How many of you having just read this Psalm, now have the familiar worship song going through your minds? – Or am I just showing my age?
Psalm 42 is the first of what is described as Book 2 of the Book of Psalms. It is a Psalm of the Sons of Korah and not a Psalm of David. King David had trained and put in place the Sons of Korah to lead worship in the tabernacle, they were from the line of Levites (1 Chronicles Ch.6). This Psalm is described as a Maskil in the heading, which I think is a term for a Psalm of teaching for worship, and from which we can learn.
There is a slightly darker side in the Psalm and not covered in the worship song; we have 2 sections to this Psalm, v1 – 6a and v6b – v11 both sections finishing with:
Why are you cast down, O my soul, and why are you in turmoil within me? Hope in God; for I shall again praise him, my salvation and my God.
Rom 5:1 – 8 Therefore, since we have been justified by faith, we have peace with God through our Lord Jesus Christ. Through him we have also obtained access by faith into this grace in which we stand, and we rejoice in hope of the glory of God. Not only that, but we rejoice in our sufferings, knowing that suffering produces endurance, and endurance produces character, and character produces hope, and hope does not put us to shame, because God’s love has been poured into our hearts through the Holy Spirit who has been given to us. For while we were still weak, at the right time Christ died for the ungodly. For one will scarcely die for a righteous person—though perhaps for a good person one would dare even to die— but God shows his love for us in that while we were still sinners, Christ died for us.

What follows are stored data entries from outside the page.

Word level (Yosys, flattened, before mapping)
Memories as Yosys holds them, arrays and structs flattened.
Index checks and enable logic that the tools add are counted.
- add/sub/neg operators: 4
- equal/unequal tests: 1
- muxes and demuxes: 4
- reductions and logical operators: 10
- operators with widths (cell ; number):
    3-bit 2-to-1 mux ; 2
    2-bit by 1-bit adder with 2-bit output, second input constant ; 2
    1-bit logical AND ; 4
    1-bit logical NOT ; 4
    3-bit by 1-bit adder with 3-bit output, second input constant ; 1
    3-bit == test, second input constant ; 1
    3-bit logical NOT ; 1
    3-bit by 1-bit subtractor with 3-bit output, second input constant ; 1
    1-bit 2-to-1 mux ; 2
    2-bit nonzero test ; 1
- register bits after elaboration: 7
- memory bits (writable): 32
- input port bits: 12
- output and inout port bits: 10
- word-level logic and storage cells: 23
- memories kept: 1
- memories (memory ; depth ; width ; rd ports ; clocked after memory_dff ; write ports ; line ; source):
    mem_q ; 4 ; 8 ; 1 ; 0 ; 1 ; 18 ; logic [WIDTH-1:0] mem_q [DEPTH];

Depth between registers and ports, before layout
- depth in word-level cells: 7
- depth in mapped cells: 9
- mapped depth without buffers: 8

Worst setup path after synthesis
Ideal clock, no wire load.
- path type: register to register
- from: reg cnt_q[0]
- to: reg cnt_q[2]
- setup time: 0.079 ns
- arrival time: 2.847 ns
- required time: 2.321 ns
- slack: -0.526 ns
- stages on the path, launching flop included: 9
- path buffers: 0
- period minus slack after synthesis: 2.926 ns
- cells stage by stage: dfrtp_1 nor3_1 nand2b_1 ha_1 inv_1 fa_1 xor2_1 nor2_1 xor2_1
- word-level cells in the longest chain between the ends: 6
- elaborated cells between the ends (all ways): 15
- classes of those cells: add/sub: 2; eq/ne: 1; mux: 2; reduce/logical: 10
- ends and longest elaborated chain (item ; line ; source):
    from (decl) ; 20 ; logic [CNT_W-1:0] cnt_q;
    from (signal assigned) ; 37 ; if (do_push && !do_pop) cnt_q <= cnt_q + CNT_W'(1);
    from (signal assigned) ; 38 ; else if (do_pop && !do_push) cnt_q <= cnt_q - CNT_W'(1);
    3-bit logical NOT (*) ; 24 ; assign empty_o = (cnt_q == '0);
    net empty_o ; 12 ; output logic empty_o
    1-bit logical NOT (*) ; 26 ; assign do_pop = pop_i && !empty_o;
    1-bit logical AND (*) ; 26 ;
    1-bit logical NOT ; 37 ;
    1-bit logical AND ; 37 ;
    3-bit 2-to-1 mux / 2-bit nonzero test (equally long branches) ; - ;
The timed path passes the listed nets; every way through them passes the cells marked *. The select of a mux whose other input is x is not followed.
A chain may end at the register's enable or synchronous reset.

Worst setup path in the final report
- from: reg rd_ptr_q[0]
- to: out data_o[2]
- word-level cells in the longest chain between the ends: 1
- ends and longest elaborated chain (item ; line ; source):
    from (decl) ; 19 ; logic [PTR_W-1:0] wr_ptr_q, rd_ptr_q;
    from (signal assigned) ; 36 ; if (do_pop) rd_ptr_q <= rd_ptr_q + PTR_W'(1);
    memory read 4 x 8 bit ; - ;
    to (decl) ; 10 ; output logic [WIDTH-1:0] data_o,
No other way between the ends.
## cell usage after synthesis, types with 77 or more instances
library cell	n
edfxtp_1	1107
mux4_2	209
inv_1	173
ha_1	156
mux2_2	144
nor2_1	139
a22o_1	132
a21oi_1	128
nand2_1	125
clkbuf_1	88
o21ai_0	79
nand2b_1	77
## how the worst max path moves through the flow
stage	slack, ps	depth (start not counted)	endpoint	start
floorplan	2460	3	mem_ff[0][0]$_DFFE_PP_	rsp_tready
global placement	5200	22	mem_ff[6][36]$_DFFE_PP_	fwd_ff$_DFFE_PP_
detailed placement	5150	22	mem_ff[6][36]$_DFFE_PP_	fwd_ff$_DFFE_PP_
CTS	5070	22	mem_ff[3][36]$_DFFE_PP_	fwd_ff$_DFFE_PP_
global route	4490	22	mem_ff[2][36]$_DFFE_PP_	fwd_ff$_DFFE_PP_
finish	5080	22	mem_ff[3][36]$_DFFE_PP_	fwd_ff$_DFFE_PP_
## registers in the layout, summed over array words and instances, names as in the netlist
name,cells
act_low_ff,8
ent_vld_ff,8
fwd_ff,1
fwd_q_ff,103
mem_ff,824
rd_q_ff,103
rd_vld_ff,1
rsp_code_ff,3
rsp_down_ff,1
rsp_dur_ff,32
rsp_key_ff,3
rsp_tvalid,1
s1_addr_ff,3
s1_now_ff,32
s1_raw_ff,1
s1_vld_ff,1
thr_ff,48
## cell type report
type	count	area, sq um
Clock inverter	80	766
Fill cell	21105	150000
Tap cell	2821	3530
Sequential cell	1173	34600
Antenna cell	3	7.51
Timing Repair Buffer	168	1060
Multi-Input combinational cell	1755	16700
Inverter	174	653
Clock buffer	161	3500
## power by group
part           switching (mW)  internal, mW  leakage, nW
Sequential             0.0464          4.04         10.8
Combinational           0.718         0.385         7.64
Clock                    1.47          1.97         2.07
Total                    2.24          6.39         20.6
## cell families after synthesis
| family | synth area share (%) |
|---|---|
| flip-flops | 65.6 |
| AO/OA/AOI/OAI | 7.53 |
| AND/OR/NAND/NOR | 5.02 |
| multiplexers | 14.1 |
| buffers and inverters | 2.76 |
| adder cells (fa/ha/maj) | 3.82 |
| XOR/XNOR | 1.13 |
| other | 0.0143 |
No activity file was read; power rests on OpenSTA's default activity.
File: src/rtl/ps2mpc_pkg.sv
// ---------------------------------------------------------------------------
// ps2mpc_pkg
// types and constants of the ps2 mouse packet cursor core
// ---------------------------------------------------------------------------
`default_nettype none

package ps2mpc_pkg;

   // request function codes
   localparam logic FUNC_BYTE     = 1'b0;
   localparam logic FUNC_ACTIVATE = 1'b1;

   // event kinds
   localparam logic [1:0] EVENT_MOVE    = 2'd0;
   localparam logic [1:0] EVENT_PRESS   = 2'd1;
   localparam logic [1:0] EVENT_RELEASE = 2'd2;

   // register index, taken from paddr bit 2
   localparam logic REG_WIDTH  = 1'b0;
   localparam logic REG_HEIGHT = 1'b1;

   localparam int CSR_ADDR_W = 3;
   localparam int CSR_DATA_W = 32;

   localparam logic [7:0] WIDTH_RESET  = 8'd80;
   localparam logic [7:0] HEIGHT_RESET = 8'd25;

   // packet byte index of the next expected byte
   localparam logic [1:0] POS_HEAD  = 2'd0;
   localparam logic [1:0] POS_DELTA = 2'd1;

   typedef struct packed {
      logic [7:0] width;
      logic [7:0] height;
   } screen_type;

   typedef struct packed {
      logic              move;
      logic [2:0]        changed;
      logic [2:0]        was_down;
      logic signed [7:0] dx;
      logic signed [8:0] dy;
      logic [7:0]        cx;
      logic [7:0]        cy;
   } event_set_type;

endpackage

`default_nettype wire

File: src/rtl/ps2mpc_if.sv
// ---------------------------------------------------------------------------
// ps2mpc request and response channels
// valid/ready channels carrying mouse bytes in and cursor events out
// ---------------------------------------------------------------------------
`default_nettype none

interface ps2mpc_req_if;
   logic       valid;
   logic       ready;
   logic       func;
   logic       aux_data_ready;
   logic [7:0] data_byte;

   modport source (output valid, output func, output aux_data_ready, output data_byte,
                   input ready);
   modport sink   (input valid, input func, input aux_data_ready, input data_byte,
                   output ready);
endinterface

The Sons of Korah were away from the tabernacle (v6) and missing worshipping with the congregation (v4). There is something about worshipping together which stirs us to hear from God and contribute to the body of worshippers, an encouragement to church and individual. The prayers, reading scripture and prophetic words certainly encourage and build people up. We are all missing this at the moment but we can encourage ourselves with personal worship of God and learn from this Psalm to go deeper.
There is a sense in this Psalm of God being distant (v6), but we know that from Hebrews Ch.13 we read the words “I will never leave you or forsake you” so we seek God even more in those times, drawing close to him whether we are thirsty as in v2 or drowning in v7.
We have a great hope in Jesus – I shall praise him again!